Research Article: In- and ex-vivo molecular imaging of apoptosis to assess sensitivity of non-small cell lung cancer to EGFR inhibitors using probe-based confocal laser endomicroscopy

Date Published: July 3, 2017

Publisher: Public Library of Science

Author(s): Florian Guisier, Pierre Bohn, Maxime Patout, Nicolas Piton, Insaf Farah, Pierre Vera, Luc Thiberville, Mathieu Salaün, Aamir Ahmad.

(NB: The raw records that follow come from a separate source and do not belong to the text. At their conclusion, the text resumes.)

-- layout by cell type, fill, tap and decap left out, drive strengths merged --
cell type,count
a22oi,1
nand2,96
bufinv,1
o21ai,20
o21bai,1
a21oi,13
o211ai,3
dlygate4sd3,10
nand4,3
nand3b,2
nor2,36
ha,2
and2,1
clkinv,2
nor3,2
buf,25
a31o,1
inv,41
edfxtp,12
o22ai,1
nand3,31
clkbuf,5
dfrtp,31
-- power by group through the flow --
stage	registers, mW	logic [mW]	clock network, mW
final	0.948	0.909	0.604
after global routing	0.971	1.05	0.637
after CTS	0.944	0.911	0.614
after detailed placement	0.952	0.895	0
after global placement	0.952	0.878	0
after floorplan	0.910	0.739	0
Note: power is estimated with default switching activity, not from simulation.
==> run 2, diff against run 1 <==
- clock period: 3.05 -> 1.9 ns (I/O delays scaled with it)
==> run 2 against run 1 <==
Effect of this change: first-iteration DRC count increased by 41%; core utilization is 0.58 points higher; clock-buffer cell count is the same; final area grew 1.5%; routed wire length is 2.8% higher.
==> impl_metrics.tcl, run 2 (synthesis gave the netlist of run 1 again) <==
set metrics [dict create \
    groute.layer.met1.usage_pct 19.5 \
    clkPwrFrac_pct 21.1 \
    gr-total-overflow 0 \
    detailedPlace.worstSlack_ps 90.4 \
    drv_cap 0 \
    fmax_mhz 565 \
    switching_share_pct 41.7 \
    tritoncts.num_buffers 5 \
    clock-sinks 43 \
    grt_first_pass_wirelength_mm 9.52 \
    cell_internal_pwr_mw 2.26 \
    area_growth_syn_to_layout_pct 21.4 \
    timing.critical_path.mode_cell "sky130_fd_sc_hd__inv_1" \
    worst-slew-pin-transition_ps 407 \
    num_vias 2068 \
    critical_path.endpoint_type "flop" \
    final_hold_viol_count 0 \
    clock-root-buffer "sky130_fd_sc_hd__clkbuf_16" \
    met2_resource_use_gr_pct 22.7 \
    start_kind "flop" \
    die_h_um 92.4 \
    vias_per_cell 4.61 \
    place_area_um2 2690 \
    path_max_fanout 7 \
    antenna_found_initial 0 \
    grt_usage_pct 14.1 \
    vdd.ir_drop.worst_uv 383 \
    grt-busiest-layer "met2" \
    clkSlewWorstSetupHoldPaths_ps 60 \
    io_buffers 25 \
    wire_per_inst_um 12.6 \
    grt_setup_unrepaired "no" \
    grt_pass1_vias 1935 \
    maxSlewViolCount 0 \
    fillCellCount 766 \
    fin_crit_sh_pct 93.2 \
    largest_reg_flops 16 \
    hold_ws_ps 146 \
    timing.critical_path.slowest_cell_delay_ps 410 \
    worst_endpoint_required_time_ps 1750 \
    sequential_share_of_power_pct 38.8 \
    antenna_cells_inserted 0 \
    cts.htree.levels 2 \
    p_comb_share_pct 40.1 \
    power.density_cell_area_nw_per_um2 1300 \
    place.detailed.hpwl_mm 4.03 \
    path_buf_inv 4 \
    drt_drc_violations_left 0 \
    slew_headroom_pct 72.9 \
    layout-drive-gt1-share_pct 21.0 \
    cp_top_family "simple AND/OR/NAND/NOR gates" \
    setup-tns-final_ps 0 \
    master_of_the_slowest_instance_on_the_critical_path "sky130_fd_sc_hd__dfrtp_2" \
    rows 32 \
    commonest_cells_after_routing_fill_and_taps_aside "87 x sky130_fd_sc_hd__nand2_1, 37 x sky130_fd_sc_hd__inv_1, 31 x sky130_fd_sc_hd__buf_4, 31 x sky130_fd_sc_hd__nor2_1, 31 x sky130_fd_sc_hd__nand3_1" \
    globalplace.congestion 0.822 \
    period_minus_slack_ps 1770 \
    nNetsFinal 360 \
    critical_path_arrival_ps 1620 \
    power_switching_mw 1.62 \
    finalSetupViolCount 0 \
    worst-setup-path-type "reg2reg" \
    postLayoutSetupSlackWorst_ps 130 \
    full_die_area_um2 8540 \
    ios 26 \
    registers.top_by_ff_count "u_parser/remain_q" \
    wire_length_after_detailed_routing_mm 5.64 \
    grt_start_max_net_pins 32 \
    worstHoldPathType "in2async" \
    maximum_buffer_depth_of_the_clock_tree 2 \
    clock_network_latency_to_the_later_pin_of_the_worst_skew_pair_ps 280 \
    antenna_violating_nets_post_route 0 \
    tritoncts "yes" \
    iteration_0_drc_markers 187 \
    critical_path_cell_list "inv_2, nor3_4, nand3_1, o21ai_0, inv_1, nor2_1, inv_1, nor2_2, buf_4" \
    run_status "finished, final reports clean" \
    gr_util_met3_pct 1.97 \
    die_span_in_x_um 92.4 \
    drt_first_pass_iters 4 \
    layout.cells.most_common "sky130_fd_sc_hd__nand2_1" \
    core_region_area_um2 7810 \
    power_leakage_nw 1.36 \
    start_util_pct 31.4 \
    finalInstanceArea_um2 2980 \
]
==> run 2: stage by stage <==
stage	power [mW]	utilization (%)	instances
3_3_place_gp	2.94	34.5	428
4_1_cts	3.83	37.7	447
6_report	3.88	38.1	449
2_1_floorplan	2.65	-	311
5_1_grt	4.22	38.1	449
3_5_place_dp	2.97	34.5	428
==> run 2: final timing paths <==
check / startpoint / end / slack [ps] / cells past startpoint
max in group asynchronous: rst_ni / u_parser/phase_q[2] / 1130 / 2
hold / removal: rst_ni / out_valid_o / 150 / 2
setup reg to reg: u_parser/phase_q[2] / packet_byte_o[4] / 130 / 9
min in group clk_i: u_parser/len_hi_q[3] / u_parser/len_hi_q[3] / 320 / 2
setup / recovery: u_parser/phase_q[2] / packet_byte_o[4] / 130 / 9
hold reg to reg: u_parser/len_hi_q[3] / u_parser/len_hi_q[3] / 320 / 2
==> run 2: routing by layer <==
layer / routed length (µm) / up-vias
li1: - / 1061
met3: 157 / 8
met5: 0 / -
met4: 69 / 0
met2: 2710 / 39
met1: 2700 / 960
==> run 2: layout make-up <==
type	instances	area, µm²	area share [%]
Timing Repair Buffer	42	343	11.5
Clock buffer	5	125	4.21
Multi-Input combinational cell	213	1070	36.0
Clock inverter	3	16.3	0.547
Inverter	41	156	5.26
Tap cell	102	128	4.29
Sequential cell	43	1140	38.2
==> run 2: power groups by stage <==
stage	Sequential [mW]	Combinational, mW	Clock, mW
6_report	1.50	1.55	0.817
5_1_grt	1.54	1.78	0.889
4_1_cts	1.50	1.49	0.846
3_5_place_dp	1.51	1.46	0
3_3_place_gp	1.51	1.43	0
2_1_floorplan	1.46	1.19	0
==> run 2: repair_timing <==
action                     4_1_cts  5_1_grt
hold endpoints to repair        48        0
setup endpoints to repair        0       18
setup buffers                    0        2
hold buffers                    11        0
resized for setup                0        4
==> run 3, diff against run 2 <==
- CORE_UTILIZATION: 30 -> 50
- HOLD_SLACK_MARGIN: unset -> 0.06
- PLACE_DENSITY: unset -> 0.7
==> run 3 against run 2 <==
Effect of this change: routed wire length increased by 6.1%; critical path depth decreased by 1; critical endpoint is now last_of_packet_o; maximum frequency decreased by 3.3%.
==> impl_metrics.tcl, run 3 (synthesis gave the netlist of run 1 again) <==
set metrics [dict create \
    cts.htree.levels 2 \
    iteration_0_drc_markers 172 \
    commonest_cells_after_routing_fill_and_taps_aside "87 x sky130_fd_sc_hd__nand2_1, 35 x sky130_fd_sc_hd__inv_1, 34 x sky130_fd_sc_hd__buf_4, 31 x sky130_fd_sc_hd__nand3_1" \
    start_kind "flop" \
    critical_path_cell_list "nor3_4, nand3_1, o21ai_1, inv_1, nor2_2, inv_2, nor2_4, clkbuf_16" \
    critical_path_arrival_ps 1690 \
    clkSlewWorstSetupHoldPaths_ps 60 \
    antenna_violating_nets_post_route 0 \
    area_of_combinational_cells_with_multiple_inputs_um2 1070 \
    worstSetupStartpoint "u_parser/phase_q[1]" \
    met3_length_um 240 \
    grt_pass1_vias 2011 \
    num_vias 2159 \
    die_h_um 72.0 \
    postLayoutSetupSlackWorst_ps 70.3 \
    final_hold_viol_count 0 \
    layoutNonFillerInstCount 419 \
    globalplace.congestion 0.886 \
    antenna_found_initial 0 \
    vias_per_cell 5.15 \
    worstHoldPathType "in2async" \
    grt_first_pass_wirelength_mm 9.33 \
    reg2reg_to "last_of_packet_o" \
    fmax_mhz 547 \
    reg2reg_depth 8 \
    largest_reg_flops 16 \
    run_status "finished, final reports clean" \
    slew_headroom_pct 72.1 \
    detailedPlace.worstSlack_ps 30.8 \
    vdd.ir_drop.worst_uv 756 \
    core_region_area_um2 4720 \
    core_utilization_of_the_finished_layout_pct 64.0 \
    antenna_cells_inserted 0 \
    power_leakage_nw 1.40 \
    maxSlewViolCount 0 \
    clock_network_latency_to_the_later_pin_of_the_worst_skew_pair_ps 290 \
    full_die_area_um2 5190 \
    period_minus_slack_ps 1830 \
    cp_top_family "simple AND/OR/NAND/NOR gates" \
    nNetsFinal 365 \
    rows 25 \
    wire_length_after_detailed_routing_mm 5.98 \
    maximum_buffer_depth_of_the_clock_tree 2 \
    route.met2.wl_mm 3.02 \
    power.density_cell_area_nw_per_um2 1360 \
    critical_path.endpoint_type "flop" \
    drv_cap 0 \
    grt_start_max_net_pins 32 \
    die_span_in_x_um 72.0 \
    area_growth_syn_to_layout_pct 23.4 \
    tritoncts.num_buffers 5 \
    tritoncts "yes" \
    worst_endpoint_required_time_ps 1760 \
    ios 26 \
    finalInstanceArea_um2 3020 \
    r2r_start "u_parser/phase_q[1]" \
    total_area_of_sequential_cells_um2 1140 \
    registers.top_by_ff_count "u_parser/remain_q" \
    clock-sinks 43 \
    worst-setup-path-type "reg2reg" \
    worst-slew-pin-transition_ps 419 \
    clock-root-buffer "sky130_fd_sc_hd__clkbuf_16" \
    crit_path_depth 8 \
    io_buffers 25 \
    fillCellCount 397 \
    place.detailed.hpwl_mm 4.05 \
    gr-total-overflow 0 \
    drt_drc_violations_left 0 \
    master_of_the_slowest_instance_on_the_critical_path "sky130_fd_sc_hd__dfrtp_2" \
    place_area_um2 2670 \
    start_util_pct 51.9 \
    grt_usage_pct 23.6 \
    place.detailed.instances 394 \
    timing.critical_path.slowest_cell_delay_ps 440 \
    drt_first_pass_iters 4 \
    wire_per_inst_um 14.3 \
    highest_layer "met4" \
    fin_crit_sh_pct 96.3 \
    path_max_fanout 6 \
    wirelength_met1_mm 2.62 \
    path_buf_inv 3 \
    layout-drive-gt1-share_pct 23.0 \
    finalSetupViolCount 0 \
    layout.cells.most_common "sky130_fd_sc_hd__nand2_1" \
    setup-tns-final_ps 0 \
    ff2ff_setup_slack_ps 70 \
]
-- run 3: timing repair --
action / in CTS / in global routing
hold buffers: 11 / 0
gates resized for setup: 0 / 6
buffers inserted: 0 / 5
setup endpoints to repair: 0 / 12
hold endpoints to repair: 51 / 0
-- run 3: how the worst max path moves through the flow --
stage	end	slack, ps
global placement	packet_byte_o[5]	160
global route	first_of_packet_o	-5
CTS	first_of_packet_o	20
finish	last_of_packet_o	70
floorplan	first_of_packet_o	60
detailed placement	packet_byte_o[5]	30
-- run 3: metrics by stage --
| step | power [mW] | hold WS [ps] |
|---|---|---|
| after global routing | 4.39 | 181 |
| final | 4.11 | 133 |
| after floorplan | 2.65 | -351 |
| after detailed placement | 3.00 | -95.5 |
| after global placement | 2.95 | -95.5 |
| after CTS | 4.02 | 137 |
--- src/hdl/rhpc_pkg.sv ---
`timescale 1ns / 1ps
`default_nettype none
package rhpc_pkg;

	localparam int FRACTION_BITS_DEF = 16;
	localparam int TABLE_BITS        = 24;
	localparam int ATAN_ENTRIES      = 28;
	localparam longint SQRT3_Q24     = 64'sd29058991;
	localparam int SAT_Q_BITS        = 8;
	localparam int INV3_MUL          = 683;
	localparam int INV3_SHIFT        = 11;

	localparam longint ATAN_Q24 [ATAN_ENTRIES] = '{
		754974720, 445687602, 235489088, 119537938, 60000934, 30029717,
		15018523, 7509720, 3754917, 1877466, 938734, 469367, 234684, 117342,
		58671, 29335, 14668, 7334, 3667, 1833, 917, 458, 229, 115, 57, 29, 14, 7
	};

	typedef struct packed {
		logic [7:0] intensity;
		logic       grey;
		logic       b_gt_g;
		logic       sum_zero;
	} side_t;

	function automatic longint rescale(longint t, int f);
		int s;
		s = TABLE_BITS - f;
		if (s == 0) begin
			return t;
		end
		return (t + (64'sd1 <<< (s - 1))) >>> s;
	endfunction

	function automatic longint atan_scaled(int i, int f);
		return rescale(ATAN_Q24[i], f);
	endfunction

	function automatic longint sqrt3_scaled(int f);
		return rescale(SQRT3_Q24, f);
	endfunction

endpackage
`default_nettype wire

--- src/hdl/rhpc_cordic.sv ---
`timescale 1ns / 1ps
`default_nettype none
module rhpc_cordic #(
	parameter int FRACTION_BITS = rhpc_pkg::FRACTION_BITS_DEF
) (
	input  wire logic                           clk,
	input  wire logic                           en,
	input  wire logic signed [FRACTION_BITS+11:0] x_in,
	input  wire logic signed [FRACTION_BITS+11:0] y_in,
	input  wire logic signed [FRACTION_BITS+10:0] z_in,
	output logic signed [FRACTION_BITS+10:0]      z_out
);
	import rhpc_pkg::*;

	localparam int N  = FRACTION_BITS + 4;
	localparam int W  = FRACTION_BITS + 12;
	localparam int ZW = FRACTION_BITS + 11;

	logic signed [W-1:0]  x_s [N+1];
	logic signed [W-1:0]  y_s [N+1];
	logic signed [ZW-1:0] z_s [N+1];

	assign x_s[0] = x_in;
	assign y_s[0] = y_in;
	assign z_s[0] = z_in;

	for (genvar i = 0; i < N; i++) begin : g_step
		localparam logic signed [ZW-1:0] A = ZW'(atan_scaled(i, FRACTION_BITS));
		logic signed [W-1:0] xs;
		logic signed [W-1:0] ys;
		assign xs = x_s[i] >>> i;
		assign ys = y_s[i] >>> i;
		always_ff @(posedge clk) begin
			if (en) begin
				if (y_s[i] > 0) begin
					x_s[i+1] <= x_s[i] + ys;
					y_s[i+1] <= y_s[i] - xs;
					z_s[i+1] <= z_s[i] + A;
				end else begin
					x_s[i+1] <= x_s[i] - ys;
					y_s[i+1] <= y_s[i] + xs;
					z_s[i+1] <= z_s[i] - A;
				end
			end
		end
	end

	assign z_out = z_s[N];
endmodule
`default_nettype wire

--- config.mk ---
export PLATFORM = sky130hd
export DESIGN_NAME = rhpc_cordic
export DESIGN_NICKNAME = d
export VERILOG_FILES = /design/src/hdl/rhpc_pkg.sv /design/src/hdl/rhpc_cordic.sv
export SDC_FILE = /design/constraint.sdc
export NUM_CORES = 2
export LEC_CHECK = 0
export ABC_AREA = 0
export BUFFER_PORTS_ARGS = -buffer_cell sky130_fd_sc_hd__buf_2
export CAP_MARGIN = 10
export CORE_MARGIN = 2
export CORE_UTILIZATION = 50
export CTS_BUF_LIST = sky130_fd_sc_hd__clkbuf_8 sky130_fd_sc_hd__clkbuf_16
export CTS_CLUSTER_DIAMETER = 40
export CTS_CLUSTER_SIZE = 25
export DETAILED_ROUTE_END_ITERATION = 8
export PLACE_DENSITY = 0.65
export SLEW_MARGIN = 40
export SYNTH_ARGS = -nofsm -noshare
export SYNTH_HDL_FRONTEND = slang
export SYNTH_SLANG_ARGS = --single-unit
--- constraint.sdc ---
create_clock -name clk -period 7.2 [get_ports clk]
set_input_delay 0.72 -clock clk [delete_from_list [all_inputs] [get_ports clk]]
set_output_delay 0.72 -clock clk [all_outputs]
set_load 0.05 [all_outputs]
==> flow_summary.json <==
{
  "status": "finished clean",
  "grt_pass1_wl_um": 553000,
  "syn-num-nets": 15200,
  "ant_nets": 0,
  "drt-pass1-iter-count": 6,
  "via_per_inst": 5.96,
  "startpoint": "g_step[7].ys[5]",
  "seq_area_frac_synth_pct": 35.8,
  "num_rows": 187,
  "gp_congestion": 0.932,
  "die-area_um2": 265000,
  "finalSetupTns_ns": 0,
  "skew_ns": 0.0591,
  "cts_tree": "built",
  "synth_ff_type": "edfxtp_1",
  "ctsLongestPathBuffers": 4,
  "antenna_found_initial": 9,
  "yosysUniqueCellTypes": 98,
  "synth_seq_cells": 1557,
  "cp_max_fo": 21,
  "post-route-period-util_pct": 94.6,
  "worstMarginPinSlew_ns": 0.937,
  "worstPathArrival_ns": 7.43,
  "die_h_um": 515,
  "crit_end": "g_step[8].xs[18]",
  "syn_to_final_growth_pct": 11.6,
  "clk_root_buffer_cell": "clkbuf_16",
  "core_um2": 260000,
  "die_w_um": 515,
  "hpwl_um": 279000,
  "critPathCaptureType": "flip-flop",
  "ios": 112,
  "syn_area_per_cell_um2": 9.68,
  "wire_per_inst_um": 20.1,
  "h-tree-depth": 5,
  "final_nets": 15500,
  "setup_violations": 0,
  "start_util_pct": 50.3,
  "maxSlewViolCount": 0,
  "cts_buffers": 291,
  "final_util_pct": 56.2,
  "min_path_type": "input pin to flip-flop",
  "syn_area_um2": 131000,
  "setup.worst_path.class": "flip-flop to flip-flop",
  "start_kind": "flip-flop",
  "placed_area_um2": 136000,
  "port-buffer-count": 111,
  "ff2ff_path_depth": 18,
  "path_clk_slew_ns": 0.05,
  "overflow": 0,
  "syn_inst": 13500,
  "postCtsSetupBuffers": 0,
  "postSynth.asyncResetShare_pct": 0,
  "drc": 0,
  "rsz0062_at_grt": "false",
  "stdcell_area_um2": 146000,
  "finalCriticalPeriod_ns": 6.81,
  "wl_um": 351000,
  "yosys_warnings": 0,
  "drive_gt1_share_pct": 6.10,
  "grt_max_degree": 152,
  "first_global_vias": 102000,
  "rr_endpoint": "g_step[8].xs[18]",
  "grt_use_total_pct": 25.7,
  "cts.sinks": 1557,
  "fill_cells": 22600,
  "r2r_setup_slack_ns": 0.39,
  "slew_headroom_pct": 36.9,
  "vias": 104000,
  "crit_required_ns": 7.82,
  "drv_cap": 0,
  "hold_viol_final": 0,
  "synth_edf_count": 1557,
  "cts_hold_buffers": 16,
  "drt_iter0_drc": 7981,
  "cts.repair.resized": 0,
  "r2r_start": "g_step[7].ys[5]",
  "fmax_mhz": 147,
  "clk_latency_ns": 0.90
}
==> layout make-up <==
cell class	instances	area (um2)	share of cell area, %
clock inverters	236	2350	1.61
inverters	615	2310	1.58
well taps	3402	4260	2.92
clock buffers	300	7510	5.15
repair buffers	232	1730	1.18
diodes	7	17.5	0.0120
flip-flops and latches	1557	46800	32.1
multi-input cells	11100	80900	55.5
==> synth_stat cells, drive strengths merged, types with 28 or more instances <==
library cell  instances  share of area (%)
buf                  52               0.25
xor2                590                4.0
nand2b              202               0.98
and4                 31               0.21
xnor2              1314                8.8
and3                143               0.68
a211o                30               0.20
a221oi               28               0.19
a31o                 34               0.23
o31ai               174                1.0
nand2               785                2.3
a2111oi              38               0.26
o21ai               786                3.0
ha                 1545                 15
or4                  58               0.34
mux2i                32               0.25
and2                 66               0.32
a21boi               43               0.25
or2                  38               0.18
a21oi              1344                5.2
nor2b               173               0.83
edfxtp             1557                 36
o21a                184                1.1
clkbuf              147               0.42
a21o                660                3.8
o211ai               60               0.34
nor3                272                1.1
o311ai               32               0.21
nand3               247               0.95
nor4                149               0.73
a31oi               132               0.63
or3                 114               0.55
nand4                94               0.45
inv                 606                1.7
o41ai                84               0.56
a211oi              103               0.59
o21bai              216                1.2
fa                   57               0.87
nor2                977                2.8
==> registers in the layout, summed over array words and instances (netlist names) <==
register / cells
z_s: 513
g_step.ys: 342
g_step.xs: 333
y_s: 189
x_s: 153
z_out: 27
==> per-stage QoR <==
| step | setup slack, ns | hold slack (ns) | instances |
|---|---|---|---|
| floorplan | 1.14 | 0.400 | 13500 |
| global placement | 0.538 | 0.408 | 16900 |
| global route | 0.0976 | 0.123 | 17500 |
| detailed placement | 0.488 | 0.410 | 16900 |
| CTS | 0.472 | 0.0937 | 17500 |
| finish | 0.387 | 0.170 | 17500 |
==> placed cells by master, fill, tap and decap left out, types with 31 or more instances in the layout <==
master      count
and2_1         64
xnor2_1      1314
a211oi_1      103
o41ai_1        82
o21bai_1      215
nand2b_1      200
a21o_1        660
fa_1           57
buf_4          91
edfxtp_1     1557
inv_1         628
or2_2          38
nand2_1       783
and3_1        143
a21boi_0       43
inv_6          44
nor3_1        263
nor2_1        972
ha_1         1545
o21a_1        184
nor2b_1       169
clkinvlp_4     31
a2111oi_0      34
mux2i_1        32
or4_1          56
nor4_1        142
o211ai_1       60
clkbuf_16     300
o21ai_0       780
nand3_1       247
buf_2         110
xor2_1        590
a31oi_1       128
a31o_2         34
clkinv_1       34
o31ai_1       173
nand4_1        94
a21oi_1      1339
or3_1         112
==> worst min-delay path by stage <==
| stage | startpoint | to | slack, ns | depth (start not counted) |
|---|---|---|---|---|
| floorplan | z_s[189] | z_s[162] | 0.40 | 0 |
| global placement | z_s[407] | z_s[380] | 0.41 | 0 |
| detailed placement | z_s[297] | z_s[270] | 0.41 | 0 |
| CTS | z_in[16] | z_s[529] | 0.09 | 2 |
| global route | z_in[16] | z_s[529] | 0.12 | 2 |
| finish | z_in[16] | z_s[529] | 0.17 | 2 |
==> cell families after synthesis <==
logic type	after synthesis	share of synthesized area [%]
xor gates and xnor gates	1904	12.8
AOI/OAI and AO/OA	4165	20.2
DFF	1557	35.8
adders and majority gates	1602	15.7
buffers and inverters	814	2.44
and+or+nand+nor	3422	12.8
muxes	38	0.297
==> critical path, stage by stage (launching register included) <==
cell and delay (ns):
edfxtp_1 0.43, or3_1 0.44, or3_1 0.38, nor3_1 0.44, nand3_1 0.27, nor2_1 0.42, a31oi_4 0.37, mux2i_1 0.26
fa_1 0.47, a21o_1 0.18, a21o_1 0.21, a2111oi_0 0.71, o31ai_1 0.38, a211oi_1 0.36, o21ai_0 0.28, a31oi_1 0.34
o31ai_1 0.17, a221oi_1 0.34, xnor2_1 0.10
==> metal layers <==
layer  track usage [%]  vias to the layer above  routed length, um
li1                  -                    51200                  -
met1              33.0                    49500             153000
met2              44.5                     2792             169000
met3              3.10                      636              16600
met4              9.24                        0              13100
met5                 0                        -                  0
Power is not shown: default switching activity piles up to over one toggle a cycle in this logic, so the estimate is an artifact.
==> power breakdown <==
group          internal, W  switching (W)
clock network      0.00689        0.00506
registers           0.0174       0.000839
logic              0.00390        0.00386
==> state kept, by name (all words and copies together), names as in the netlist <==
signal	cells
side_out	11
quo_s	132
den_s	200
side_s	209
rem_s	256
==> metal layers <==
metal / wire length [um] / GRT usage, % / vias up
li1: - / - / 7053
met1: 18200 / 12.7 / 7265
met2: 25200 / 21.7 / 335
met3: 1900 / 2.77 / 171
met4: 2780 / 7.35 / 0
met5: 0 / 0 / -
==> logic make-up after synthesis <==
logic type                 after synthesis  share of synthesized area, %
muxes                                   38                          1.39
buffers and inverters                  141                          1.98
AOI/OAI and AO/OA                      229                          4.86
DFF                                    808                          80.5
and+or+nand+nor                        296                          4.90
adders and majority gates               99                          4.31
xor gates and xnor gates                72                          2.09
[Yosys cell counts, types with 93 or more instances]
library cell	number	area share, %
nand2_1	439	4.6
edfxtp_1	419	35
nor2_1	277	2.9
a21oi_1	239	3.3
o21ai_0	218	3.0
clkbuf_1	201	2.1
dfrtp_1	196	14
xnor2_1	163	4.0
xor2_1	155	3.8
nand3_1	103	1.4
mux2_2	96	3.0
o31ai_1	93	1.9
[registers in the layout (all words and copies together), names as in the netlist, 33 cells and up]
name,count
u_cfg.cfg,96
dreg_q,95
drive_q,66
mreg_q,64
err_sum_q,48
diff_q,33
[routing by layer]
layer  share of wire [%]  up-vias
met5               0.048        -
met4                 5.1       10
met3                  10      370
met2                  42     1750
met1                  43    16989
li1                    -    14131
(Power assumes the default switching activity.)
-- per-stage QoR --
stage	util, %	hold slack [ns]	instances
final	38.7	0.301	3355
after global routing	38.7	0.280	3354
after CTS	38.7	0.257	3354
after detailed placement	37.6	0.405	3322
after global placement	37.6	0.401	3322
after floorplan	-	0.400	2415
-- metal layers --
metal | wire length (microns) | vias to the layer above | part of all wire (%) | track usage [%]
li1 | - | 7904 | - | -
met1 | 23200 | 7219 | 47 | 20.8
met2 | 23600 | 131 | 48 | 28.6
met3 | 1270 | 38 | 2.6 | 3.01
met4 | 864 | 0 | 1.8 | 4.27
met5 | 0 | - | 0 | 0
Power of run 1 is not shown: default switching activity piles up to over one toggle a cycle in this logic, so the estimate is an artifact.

Prediction of treatment outcome of non-small cell lung cancer (NSCLC) with EGFR inhibitors on the basis of the genetic analysis of the tumor can be incorrect in case of rare or complex mutations, bypass molecular activation pathways, or pharmacodynamic variations. The aim of this study was to develop an ex vivo and in vivo real-time quantitative imaging test for EGFR inhibitors sensitivity assessment.

Erlotinib resistant (A549, H460, H1975), insensitive (H1650) and hypersensitive (HCC827) cell lines were injected subcutaneously in Nude mice. Tumor xenografts from mice treated with Erlotinib were imaged ex vivo and in vivo using probe-based confocal laser endomicroscopy (pCLE) and NucView 488 Caspase 3 substrate, a fluorescent probe specific for the activated caspase 3.

Assessment of apoptosis at 24h post treatment, both ex vivo in explanted tumor xenografts and in vivo, showed a significant difference between resistant cell lines (A549, H460 and H1975) and insensitive (H1650) or hypersensitive (HCC827) ones (p<0.05 for ex vivo imaging, p≤0.02 for in vivo imaging). There was also a significant difference between insensitive and hypersensitive cell lines, both ex vivo (p<0.05) and in vivo (p = 0.01). Real-time in vivo and ex vivo assessment of apoptosis using pCLE differentiates resistant from sensitive NSCLC xenografts to Erlotinib.

Partial Text

Over the past decade, identification of oncogenic molecular abnormalities in non-small-cell lung cancer (NSCLC), such as Epidermal Growth Factor Receptor (EGFR) activating mutations, has deeply changed the management of patients with advanced disease [1]. EGFR mutations convey constitutive activation of the EGFR and its downstream signaling pathways. Tumor cells bearing these mutations become highly dependent of the EGFR signal and thus are highly sensitive to EGFR tyrosine kinase inhibitors (EGFR-TKIs).

Our study shows that an in vivo in situ real-time imaging of apoptosis using pCLE enables to differentiate sensitive from resistant tumors to Erlotinib in a mouse model of lung adenocarcinoma, as early as 24 hours after treatment initiation.

This study shows that micro-imaging of apoptosis using pCLE with C3-NucView enables the differentiation of hypersensitive, insensitive and resistant tumors to Erlotinib, both in vivo and ex vivo. Although the technique was applied to Erlotinib sensitivity assessment only, it can be anticipated that it can be used for other drugs that induce apoptosis. If developed for ex-vivo analysis of patients’ samples, giving the growing number of targeted therapies in NSCLC and other tumors -with different resistance mechanisms for several of them-, a unique assessment method could be preferred to multiple genetic analysis, as it limits implementation costs and allows immediate testing for new molecules.